**Task statement:** Using the listing below, report each line holding the string "compound".

**Dataset records:**
$ cat src/rtl/mdu_issue_ctrl.sv
// Issue/handshake controller in front of the RV32M multiply/divide unit.
// Optional 1-entry result cache enabled by defining MDU_RESULT_REUSE_EN.
module mdu_issue_ctrl #(
    parameter int unsigned MUL_LAT = 1,
    parameter int unsigned DIV_LAT = 1,
    parameter int unsigned CNT_W   = 4
) (
    input  logic        clk,
    input  logic        rst,
    input  logic        flush,
    input  logic        req_valid,
    output logic        req_ready,
    input  logic [7:0]  req_mode,
    input  logic [31:0] req_rs1,
    input  logic [31:0] req_rs2,
    input  logic [4:0]  req_rd,
    output logic [31:0] mdu_num1,
    output logic [31:0] mdu_num2,
    output logic [7:0]  mdu_mode,
    input  logic [31:0] mdu_ans,
    output logic        resp_valid,
    input  logic        resp_ready,
    output logic [31:0] resp_data,
    output logic [4:0]  resp_rd,
    output logic        resp_err,
    output logic        stall
);

    typedef enum logic [1:0] {IDLE, RUN, DONE} state_t;

    state_t           state_q, state_d;
    logic [CNT_W-1:0] cnt_q, cnt_d;
    logic             req_ready_q, req_ready_d;
    logic             stall_q, stall_d;
    logic [31:0]      mdu_num1_q, mdu_num1_d, mdu_num2_q, mdu_num2_d;
    logic [7:0]       mdu_mode_q, mdu_mode_d;
    logic             resp_valid_q, resp_valid_d;
    logic [31:0]      resp_data_q, resp_data_d;
    logic [4:0]       resp_rd_q, resp_rd_d;
    logic             resp_err_q, resp_err_d;

    logic        accept, mode_ok, unsup, div_zero, ovf, is_rem, run_last;
    logic        cache_hit;
    logic [31:0] cache_data;

    // Op classification on the raw request; bit 2 = divide group, bit 1 = remainder.
    assign accept   = req_valid && req_ready_q && !flush && (state_q == IDLE);
    assign mode_ok  = (req_mode[7:3] == 5'b01000);
    assign unsup    = !mode_ok || (req_mode[2:0] == 3'd2);
    assign is_rem   = req_mode[1];
    assign div_zero = mode_ok && req_mode[2] && (req_rs2 == 32'd0);
    assign ovf      = mode_ok && req_mode[2] && !req_mode[0]
                      && (req_rs1 == 32'h8000_0000) && (req_rs2 == 32'hFFFF_FFFF);
    assign run_last = (cnt_q <= CNT_W'(1));

`ifdef MDU_RESULT_REUSE_EN
    logic        cache_vld_q, cache_vld_d;
    logic [7:0]  cache_mode_q, cache_mode_d;
    logic [31:0] cache_rs1_q, cache_rs1_d, cache_rs2_q, cache_rs2_d;
    logic [31:0] cache_res_q, cache_res_d;

    assign cache_hit  = cache_vld_q && (cache_mode_q == req_mode)
                        && (cache_rs1_q == req_rs1) && (cache_rs2_q == req_rs2);
    assign cache_data = cache_res_q;

    // Refill only from ops that actually completed through the MDU.
    always_comb begin
        cache_vld_d  = cache_vld_q;
        cache_mode_d = cache_mode_q;
        cache_rs1_d  = cache_rs1_q;
        cache_rs2_d  = cache_rs2_q;
        cache_res_d  = cache_res_q;
        if (flush) begin
            cache_vld_d = 1'b0;
        end else if (state_q == RUN && run_last) begin
            cache_vld_d  = 1'b1;
            cache_mode_d = mdu_mode_q;
            cache_rs1_d  = mdu_num1_q;
            cache_rs2_d  = mdu_num2_q;
            cache_res_d  = mdu_ans;
        end
    end

    always_ff @(posedge clk) begin
        if (rst) begin
            cache_vld_q  <= 1'b0;
            cache_mode_q <= 8'h00;
            cache_rs1_q  <= 32'd0;
            cache_rs2_q  <= 32'd0;
            cache_res_q  <= 32'd0;
        end else begin
            cache_vld_q  <= cache_vld_d;
            cache_mode_q <= cache_mode_d;
            cache_rs1_q  <= cache_rs1_d;
            cache_rs2_q  <= cache_rs2_d;
            cache_res_q  <= cache_res_d;
        end
    end
`else
    assign cache_hit  = 1'b0;
    assign cache_data = 32'd0;
`endif

    always_comb begin
        state_d      = state_q;
        cnt_d        = cnt_q;
        mdu_num1_d   = mdu_num1_q;
        mdu_num2_d   = mdu_num2_q;
        mdu_mode_d   = 8'h00;
        resp_valid_d = resp_valid_q;
        resp_data_d  = resp_data_q;
        resp_rd_d    = resp_rd_q;
        resp_err_d   = resp_err_q;
        case (state_q)
            IDLE: begin
                if (accept) begin
                    resp_rd_d    = req_rd;
                    resp_err_d   = 1'b0;
                    resp_valid_d = 1'b1;
                    state_d      = DONE;
                    if (unsup) begin
                        resp_data_d = 32'd0;
                        resp_err_d  = 1'b1;
                    end else if (div_zero) begin
                        resp_data_d = is_rem ? req_rs1 : 32'hFFFF_FFFF;
                    end else if (ovf) begin
                        resp_data_d = is_rem ? 32'd0 : 32'h8000_0000;
                    end else if (cache_hit) begin
                        resp_data_d = cache_data;
                    end else begin
                        state_d      = RUN;
                        resp_valid_d = 1'b0;
                        cnt_d        = req_mode[2] ? CNT_W'(DIV_LAT) : CNT_W'(MUL_LAT);
                        mdu_num1_d   = req_rs1;
                        mdu_num2_d   = req_rs2;
                        mdu_mode_d   = req_mode;
                    end
                end
            end
            RUN: begin
                if (flush) begin
                    state_d = IDLE;
                    cnt_d   = '0;
                end else if (run_last) begin
                    state_d      = DONE;
                    cnt_d        = '0;
                    resp_data_d  = mdu_ans;
                    resp_valid_d = 1'b1;
                end else begin
                    cnt_d      = cnt_q - CNT_W'(1);
                    mdu_mode_d = mdu_mode_q;
                end
            end
            DONE: begin
                if (flush || resp_ready) begin
                    state_d      = IDLE;
                    resp_valid_d = 1'b0;
                end
            end
            default: begin
                state_d      = IDLE;
                resp_valid_d = 1'b0;
            end
        endcase
        req_ready_d = (state_d == IDLE);
        stall_d     = (state_d != IDLE);
    end

    always_ff @(posedge clk) begin
        if (rst) begin
            state_q      <= IDLE;
            cnt_q        <= '0;
            req_ready_q  <= 1'b0;
            stall_q      <= 1'b0;
            mdu_num1_q   <= 32'd0;
            mdu_num2_q   <= 32'd0;
            mdu_mode_q   <= 8'h00;
            resp_valid_q <= 1'b0;
            resp_data_q  <= 32'd0;
            resp_rd_q    <= 5'd0;
            resp_err_q   <= 1'b0;
        end else begin
            state_q      <= state_d;
            cnt_q        <= cnt_d;
            req_ready_q  <= req_ready_d;
            stall_q      <= stall_d;
            mdu_num1_q   <= mdu_num1_d;
            mdu_num2_q   <= mdu_num2_d;
            mdu_mode_q   <= mdu_mode_d;
            resp_valid_q <= resp_valid_d;
            resp_data_q  <= resp_data_d;
            resp_rd_q    <= resp_rd_d;
            resp_err_q   <= resp_err_d;
        end
    end

    assign req_ready  = req_ready_q;
    assign stall      = stall_q;
    assign mdu_num1   = mdu_num1_q;
    assign mdu_num2   = mdu_num2_q;
    assign mdu_mode   = mdu_mode_q;
    assign resp_valid = resp_valid_q;
    assign resp_data  = resp_data_q;
    assign resp_rd    = resp_rd_q;
    assign resp_err   = resp_err_q;

endmodule

$ cat config.mk
export PLATFORM = sky130hd
export DESIGN_NAME = mdu_issue_ctrl
export DESIGN_NICKNAME = d
export VERILOG_FILES = /design/src/rtl/mdu_issue_ctrl.sv
export SDC_FILE = /design/constraint.sdc
export NUM_CORES = 1
export LEC_CHECK = 0
export ABC_AREA = 1
export BUFFER_PORTS_ARGS = -buffer_cell sky130_fd_sc_hd__buf_2
export CAP_MARGIN = 15
export CORE_MARGIN = 4
export CORE_UTILIZATION = 40
export CTS_CLUSTER_DIAMETER = 200
export DETAILED_ROUTE_END_ITERATION = 8
export PLACE_DENSITY = 0.66
export SLEW_MARGIN = 5
export SYNTH_ARGS = -nofsm -noshare
export SYNTH_HDL_FRONTEND = slang
export SYNTH_SLANG_ARGS = --single-unit
$ cat constraint.sdc
create_clock -name clk -period 2 [get_ports clk]
set_input_delay 0.2 -clock clk [delete_from_list [all_inputs] [get_ports clk]]
set_output_delay 0.2 -clock clk [all_outputs]
set_load 0.02 [all_outputs]
Word level (Yosys, flattened, before mapping)
Index checks and enable logic that the tools add are counted.
{ "op_classes": {"n_addsub": 1, "mux": 40, "n_bitwise": 3, "n_lt_le_gt_ge": 1, "n_reduce_logical": 23, "eq_ne": 15} }
{ "op_table": {"columns": ["cell", "n"], "rows": [
  ["$mux 32", 8],
  ["$eq 32x32->1 const B", 2],
  ["$pmux 32 s2", 1],
  ["$mux 8", 6],
  ["$logic_not 32->1", 1],
  ["$mux 4", 6],
  ["$pmux 8 s2", 1],
  ["$reduce_and 5->1", 3],
  ["$mux 2", 7],
  ["$ne 2x2->1 const B", 7],
  ["$logic_and 1x1->1", 8],
  ["$mux 1", 8],
  ["$pmux 4 s2", 1],
  ["$pmux 2 s3", 1],
  ["$eq 5x4->1 const B", 1],
  ["$le 4x1->1 const B", 1],
  ["$logic_not 2->1", 2],
  ["$ne 4x4->1 const B", 1],
  ["$reduce_and 4->1", 1],
  ["$reduce_bool 2->1", 2],
  ["$sub 4x1->4 const B", 1],
  ["$eq 3x2->1 const B", 1],
  ["$logic_not 1->1", 3],
  ["$ne 3x3->1 const B", 1],
  ["6 further kinds", 9]
]} }
{ "totals": {"output_inout_bits": 113, "elab_cells": 94, "register_bits": 119, "in_bits": 114} }

Depth between registers and ports, before layout
Gate-level depths: netlist of the first run.
{ "depth": {"depth_word": 11, "depth_mapped": 13} }

Least setup slack after synthesis of the first run
OpenSTA, ideal clock, no wires.
{ "synth_timing": {"kind": "reg-to-reg", "startpoint": "register req_ready_q (netlist: req_ready)", "endpoint": "register mdu_num1_q[0] (netlist: mdu_num1[0])", "setup_slack_ns": 0.379, "setup_time_ns": 0.132, "synth_period_minus_slack_ns": 1.621, "required_ns": 1.868, "arrival_ns": 1.489, "path_stages_with_launch": 8, "cell_sequence": "dfxtp_1 -> nand3_1 -> nor3_2 -> nand3_2 -> buf_4 -> buf_6 -> nand2_1 -> a21oi_1"} }
{ "synth_between": {"elab_chain_cells": 4} }
{ "synth_lines": {"columns": ["item", "line", "rtl"], "rows": [
  ["from (decl)", "33", "logic req_ready_q, req_ready_d;"],
  ["from (signal assigned)", "185", "req_ready_q <= req_ready_d;"],
  ["$logic_and 1x1->1 (3 in series)", "47", "assign accept = req_valid && req_ready_q && !flush && (state_q == IDLE);"],
  ["$reduce_and 5->1 (no line)", null, null],
  ["to (signal assigned)", "187", "mdu_num1_q <= mdu_num1_d;"],
  ["to (decl)", "35", "logic [31:0] mdu_num1_q, mdu_num1_d, mdu_num2_q, mdu_num2_d;"]
]} }
No other way between the ends.
A chain may end at the register's enable or synchronous reset.

Worst setup path after layout of the first run
{ "layout_timing": {"startpoint": "register cnt_q[0]", "endpoint": "register resp_data_q[22] (netlist: resp_data[22])"} }
{ "layout_between": {"elab_chain_cells": 3} }
{ "layout_lines": {"columns": ["item", "line", "rtl"], "rows": [
  ["from (decl)", "32", "logic [CNT_W-1:0] cnt_q, cnt_d;"],
  ["from (signal assigned)", "184", "cnt_q <= cnt_d;"],
  ["$le 4x1->1", "54", "assign run_last = (cnt_q <= CNT_W'(1));"],
  ["$ne 2x2->1 (no line)", null, null],
  ["$reduce_and 5->1 (no line)", null, null],
  ["to (signal assigned)", "191", "resp_data_q <= resp_data_d;"],
  ["to (decl)", "38", "logic [31:0] resp_data_q, resp_data_d;"]
]} }
No other way between the ends.

==> results of run 1 <==
==> logic make-up after synthesis <==
group / count (synthesis)
mux: 1
flops: 119
fa+ha+maj: 2
compound gates: 136
simple gates: 465
buf+inv: 116
xor+xnor: 2
==> stage by stage <==
step | cells | hold slack, ns | area [sq um] | worst slack [ns]
after floorplan | 841 | 0.274 | 5700 | 0.379
after global placement | 1219 | 0.422 | 7080 | 0.123
after detailed placement | 1219 | 0.429 | 7080 | 0.0931
after CTS | 1250 | 0.00608 | 7630 | 0.177
after global routing | 1250 | 0.0448 | 7630 | 0.0554
final | 1251 | 0.0195 | 7630 | 0.174
==> worst min-delay path by stage <==
stage | startpoint | endpoint | slack, ns
after floorplan | rst | state_q[0]$_SDFF_PP0_ | 0.27
after global placement | req_rd[3] | resp_rd[3]$_SDFFE_PP0P_ | 0.42
after detailed placement | mdu_mode[4]$_SDFFE_PP0P_ | mdu_mode[4]$_SDFFE_PP0P_ | 0.43
after CTS | req_rd[2] | resp_rd[2]$_SDFFE_PP0P_ | 0.006
after global routing | req_rd[1] | resp_rd[1]$_SDFFE_PP0P_ | 0.04
final | req_rd[2] | resp_rd[2]$_SDFFE_PP0P_ | 0.02
==> flip-flops by register name, summed over array words and instances (netlist names) <==
signal      cells
mdu_mode        8
req_ready       1
cnt_q           4
resp_rd         5
state_q         2
stall           1
mdu_num2       32
resp_err        1
mdu_num1       32
resp_valid      1
resp_data      32
==> synthesized netlist by cell type, types with 7 or more instances <==
master    count
o21ai_0      41
buf_2        15
nand2_1     184
a21oi_1      71
nand3_1      45
dfxtp_1     119
buf_1         7
o21ai_1      21
nor2_1      140
inv_1        49
clkbuf_1     30
nand4_1      79
==> routing by layer <==
layer  wire (um)  share of wire [%]  global-route usage, %  vias up
met3        1740                9.0                   7.57       29
met1        8340                 43                   30.5     2848
li1            -                  -                      -     3229
met5           7              0.036                      0        -
met2        8960                 46                   38.3      239
met4         351                1.8                   7.38        2
==> repair_timing <==
item                                    CTS  global route
endpoints found under the hold margin     2             0
endpoints found under the setup margin    0             1
resized for setup                         0             2
hold buffers                              2             0
==> layout make-up <==
type	count	area, sq um	share of cell area, %
clock inverter	3	17.5	0.229
inverter	56	213	2.79
tap	180	225	2.95
clock buffer	26	509	6.67
sequential	119	2380	31.2
multi-input combinational	606	2830	37.1
timing repair buffer	260	1450	19.0
antenna	1	2.50	0.0328
==> layout by cell type, fill, tap and decap left out, drive strengths merged <==
master | synthesis | routed
a211oi | 1 | 1
a21oi | 73 | 73
and2 | 1 | 1
buf | 30 | 258
clkbuf | 30 | 26
clkinv | 1 | 3
clkinvlp | 0 | 1
dfxtp | 119 | 119
diode | 0 | 1
dlygate4sd3 | 0 | 2
ha | 2 | 2
inv | 55 | 55
mux2i | 1 | 1
nand2 | 185 | 185
nand3 | 48 | 48
nand4 | 79 | 79
nor2 | 141 | 141
nor3 | 3 | 3
nor3b | 1 | 1
o21ai | 62 | 62
or2 | 7 | 7
xnor2 | 1 | 1
xor2 | 1 | 1
==> where the power goes <==
group / leakage, nW / internal, mW / total [mW] / switching, mW
clock network: 0.258 / 1.72 / 2.74 / 1.02
logic: 2.13 / 0.229 / 0.617 / 0.389
registers: 0.964 / 2.43 / 2.46 / 0.0292
total: 3.35 / 4.38 / 5.82 / 1.44
==> worst min-delay path, cell delays in order <==
cell and delay (ns):
buf_2 0.08, nor2_1 0.03, nor2_1 0.09
==> reports/metrics.cfg, run 1 <==
[timing]
setup_tns_ns=0
min_period_ns=1.83
fmax_mhz=548
setup_viol=0
hold_viol_final=0
relSlewSlack_pct=67.4
slew_viol_final=0
finClkSkew_ns=0.00582
timing.final.crit_share_pct=91.3
rsz0062_at_grt=no
tightest_slew_ns=0.489

[flow_run]
drv_cap=0

[yosys]
yosys.area.top_type=dfxtp_1
synth_edf_count=0
synthSimpleGateAreaFrac_pct=36.2
netlist_area_sq_um=5700
synth-compound-area-share_pct=12.2
synth-xor-area-share_pct=0.307
ys_warn_count=0
syn_area_per_cell_sq_um=6.78
synth_top_family_by_area=simple AND/OR/NAND/NOR gates
synthMuxAreaShare_pct=0.176
synth_nets=957
yosys_most_used_dff=dfxtp_1
netlist_top_cells_area=dfxtp_1 (42%), nand2_1 (12%), nor2_1 (9.2%)
yosysSeqAreaShare_pct=41.8
synth_top_cell_area_share_pct=41.8
synth_cells=841
async_flop_share_pct=0
ys_ff_latch=119
yosys.area_share.adder_pct=0.439
synth_cell_types=31

[route]
vias=6347
viasPerCell=5.07
drcViolationCount=0
ant_nets=0
drt_pre_antenna_iters=5
initialDrtViolationCount=484
wl_mm=19.4
wl_per_cell_um=15.5

[setup_path]
cp_cell_sequence=inv_1 -> ha_1 -> o21ai_1 -> buf_4 -> a211oi_4 -> buf_4 -> nand3_1 -> nand2_1 -> nor2_1
reg2reg_slack_ns=0.17
worstSetupStartpointType=flop
slowest_stage=buf_4
crit_type=flop to flop
rr_startpoint=cnt_q[0]$_SDFFE_PP0P_
crit_path_end=resp_data[22]$_SDFFE_PP0P_
worstRegToRegCells=9
cp_num_buf_inv=3
cp-end-kind=flop
timing.rr.end=resp_data[22]$_SDFFE_PP0P_
arrival_ns=2.13
cp.required_ns=2.31
critPathTopFamily=buffers and inverters
crit_cells=9
cp_max_fo=32
startpoint=cnt_q[0]$_SDFFE_PP0P_
cpMostUsedCell=buf_4
max_stage_delay_ns=0.37

[clock_network]
cts_tree=yes
h-tree-depth=4
cts_root_buffer=clkbuf_16
clkLatencyLatePin_ns=0.41
clk_pin_slew_ns=0.05
numClockSinks=119
postCtsSetupBuffers=0
numCtsBuffers=17
clock_path_buffers=2

[pwr]
leakage_nw=3.35
p_per_area_nw_per_um2=763
peakVddDrop_mv=0.497
total_power_mw=5.82

[floorplanning]
core_sq_um=13900
fp-row-count=43
die_area_sq_um=16200
num_io_pins=227
die_h_um=127
start_util_pct=40.9
die_w_um=127

[placed_design]
io_buffers=226
dp_hpwl_mm=14.4
gp_congestion=0.839

[grt]
grt.overflow.total=0
grt_pass1_vias=5938
antenna_found_initial=1
grt_pass1_wl_mm=30.9
grt_usage_pct=23.8
grt_max_degree=47

[layout]
synthToLayoutAreaGrowth_pct=34.0
utilization_pct=54.8
final_layout_size_suffix_gt1_share_pct=28.5
final.fill_count=1424
nets=1176

[hold_path]
hold_path.class=input port to flop
hold_depth=3

[status]
outcome=completed

No activity file was read; power rests on OpenSTA's default activity.
==> run 2, diff against run 1 <==
--- a/config.mk
+++ b/config.mk
@@ -13,5 +13,5 @@
 export CTS_CLUSTER_DIAMETER = 200
 export DETAILED_ROUTE_END_ITERATION = 8
-export PLACE_DENSITY = 0.66
+export PLACE_DENSITY = 0.72
 export SLEW_MARGIN = 5
 export SYNTH_ARGS = -nofsm -noshare
==> constraint.sdc (replaced) <==
create_clock -name clk -period 2 [get_ports clk]
set_input_delay 0.4 -clock clk [delete_from_list [all_inputs] [get_ports clk]]
set_output_delay 0.4 -clock clk [all_outputs]
set_load 0.02 [all_outputs]
==> reports/metrics.cfg, run 2 (same netlist as run 1, synthesis figures left out) <==
[setup_path]
crit_type=flop to flop
arrival_ns=2.17
cp.required_ns=2.30
worstSetupStartpointType=flop
cp-end-kind=flop
cp_max_fo=30

[pwr]
p_seq_share_pct=39.8
combPwrFrac_pct=10.2
p_per_area_nw_per_um2=794
leakage_nw=3.43
switching_share_pct=24.1
peakVddDrop_mv=0.679
clkPwrFrac_pct=49.9
total_power_mw=6.18
intPower_mw=4.69
p_sw_mw=1.49

[clock_network]
cts_root_buffer=clkbuf_16
numCtsBuffers=17
clock_path_buffers=2
postCtsSetupBuffers=0
h-tree-depth=4
clkLatencyLatePin_ns=0.42
numClockSinks=119
clk_pin_slew_ns=0.06
cts_tree=yes
cts_resized=0
cts_hold_buf=0

[route]
wl_per_cell_um=15.8
viasPerCell=5.17
drcViolationCount=0
drt_pre_antenna_iters=6
wl_mm=19.8
initialDrtViolationCount=402
vias=6502
ant_nets=0

[floorplanning]
start_util_pct=40.9
die_area_sq_um=16200
core_sq_um=13900
die_h_um=127
die_w_um=127
fp-row-count=43
num_io_pins=227

[layout]
final_layout_size_suffix_gt1_share_pct=29.1
utilization_pct=55.8
antenna-diode-count=0
nets=1180
final_common_cell=buf_2
final_cell_mix=buf_2 (226), nand2_1 (184), nor2_1 (140), dfxtp_1 (119), nand4_1 (79)
synthToLayoutAreaGrowth_pct=36.6
final.fill_count=1337

[timing]
slew_viol_final=0
hold_slack_ns=0.213
hold_viol_final=0
finClkSkew_ns=0.0176
setup_viol=0
tightest_slew_ns=0.508
timing.final.crit_share_pct=93.4
relSlewSlack_pct=66.0
rsz0062_at_grt=no
min_period_ns=1.87
fmax_mhz=535

[placed_design]
gp_congestion=0.916
dp_hpwl_mm=14.5
io_buffers=226

[grt]
grt_pass1_wl_mm=30.9
grt_max_degree=77
grt_usage_pct=23.8
antenna_found_initial=1
grt.overflow.total=0
grt_pass1_vias=6052

[hold_path]
hold_path.class=input port to flop

[flow_run]
drv_cap=0

[status]
outcome=completed

run 2: cell count changes in the layout (fill, tap and decap cells not counted), sizes merged:
cell,before,now
buf,258,264
clkbuf,26,24
bufinv,0,3
diode,1,0
dlygate4sd3,2,0
clkinv,3,5
run 2: power by group through the flow:
stage | sequential, mW | combinational (mW) | clock (mW)
2_1_floorplan | 2.58 | 0.247 | 0
3_3_place_gp | 2.51 | 0.625 | 0
3_5_place_dp | 2.51 | 0.629 | 0
4_1_cts | 2.46 | 0.633 | 3.12
5_1_grt | 2.47 | 0.697 | 3.25
6_report | 2.46 | 0.633 | 3.09
run 2: worst max-delay path: stages (launching register included):
cell	delay [ns]
dfxtp_1	0.32
inv_1	0.10
ha_1	0.19
o21ai_1	0.17
a211oi_4	0.33
buf_4	0.36
nand3_1	0.14
nand2_1	0.09
nor2_1	0.04
run 2: layer usage:
layer | GRT usage, % | part of all wire, % | up-vias
li1 | - | - | 3230
met1 | 31.1 | 42 | 2930
met2 | 38.2 | 47 | 311
met3 | 6.86 | 9.0 | 31
met4 | 7.26 | 1.9 | 0
met5 | 0 | 0 | -
run 2: area by class of cell:
type                       instances  area, sq um  share of cell area [%]
inverter                          56          210                    2.70
clock inverter                     8          121                    1.56
multi-input combinational        606         2830                    36.4
clock buffer                      24          472                    6.06
timing repair buffer             264         1540                    19.8
sequential                       119         2380                    30.6
tap                              180          225                    2.89
run 2: worst paths after layout:
kind,from,endpoint,slack (ns),cells past startpoint
setup / recovery,cnt_q[0]$_SDFFE_PP0P_,resp_data[0]$_SDFFE_PP0P_,0.13,8
hold / removal,req_rd[4],resp_rd[4]$_SDFFE_PP0P_,0.21,3
setup reg to reg,cnt_q[0]$_SDFFE_PP0P_,resp_data[0]$_SDFFE_PP0P_,0.13,8
hold reg to reg,mdu_mode[5]$_SDFFE_PP0P_,mdu_mode[5]$_SDFFE_PP0P_,0.44,2
run 2: per-stage QoR:
step	setup TNS [ns]	worst slack (ns)	instances	cell area, sq um
final	0	0.132	1257	7780
after global routing	0	0.0110	1257	7780
after CTS	0	0.128	1257	7780
after detailed placement	-1.93	-0.0675	1225	7190
after global placement	0	0.00111	1225	7190
after floorplan	0	0.314	841	5700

**Reply:**
compound gates: 136
synth-compound-area-share_pct=12.2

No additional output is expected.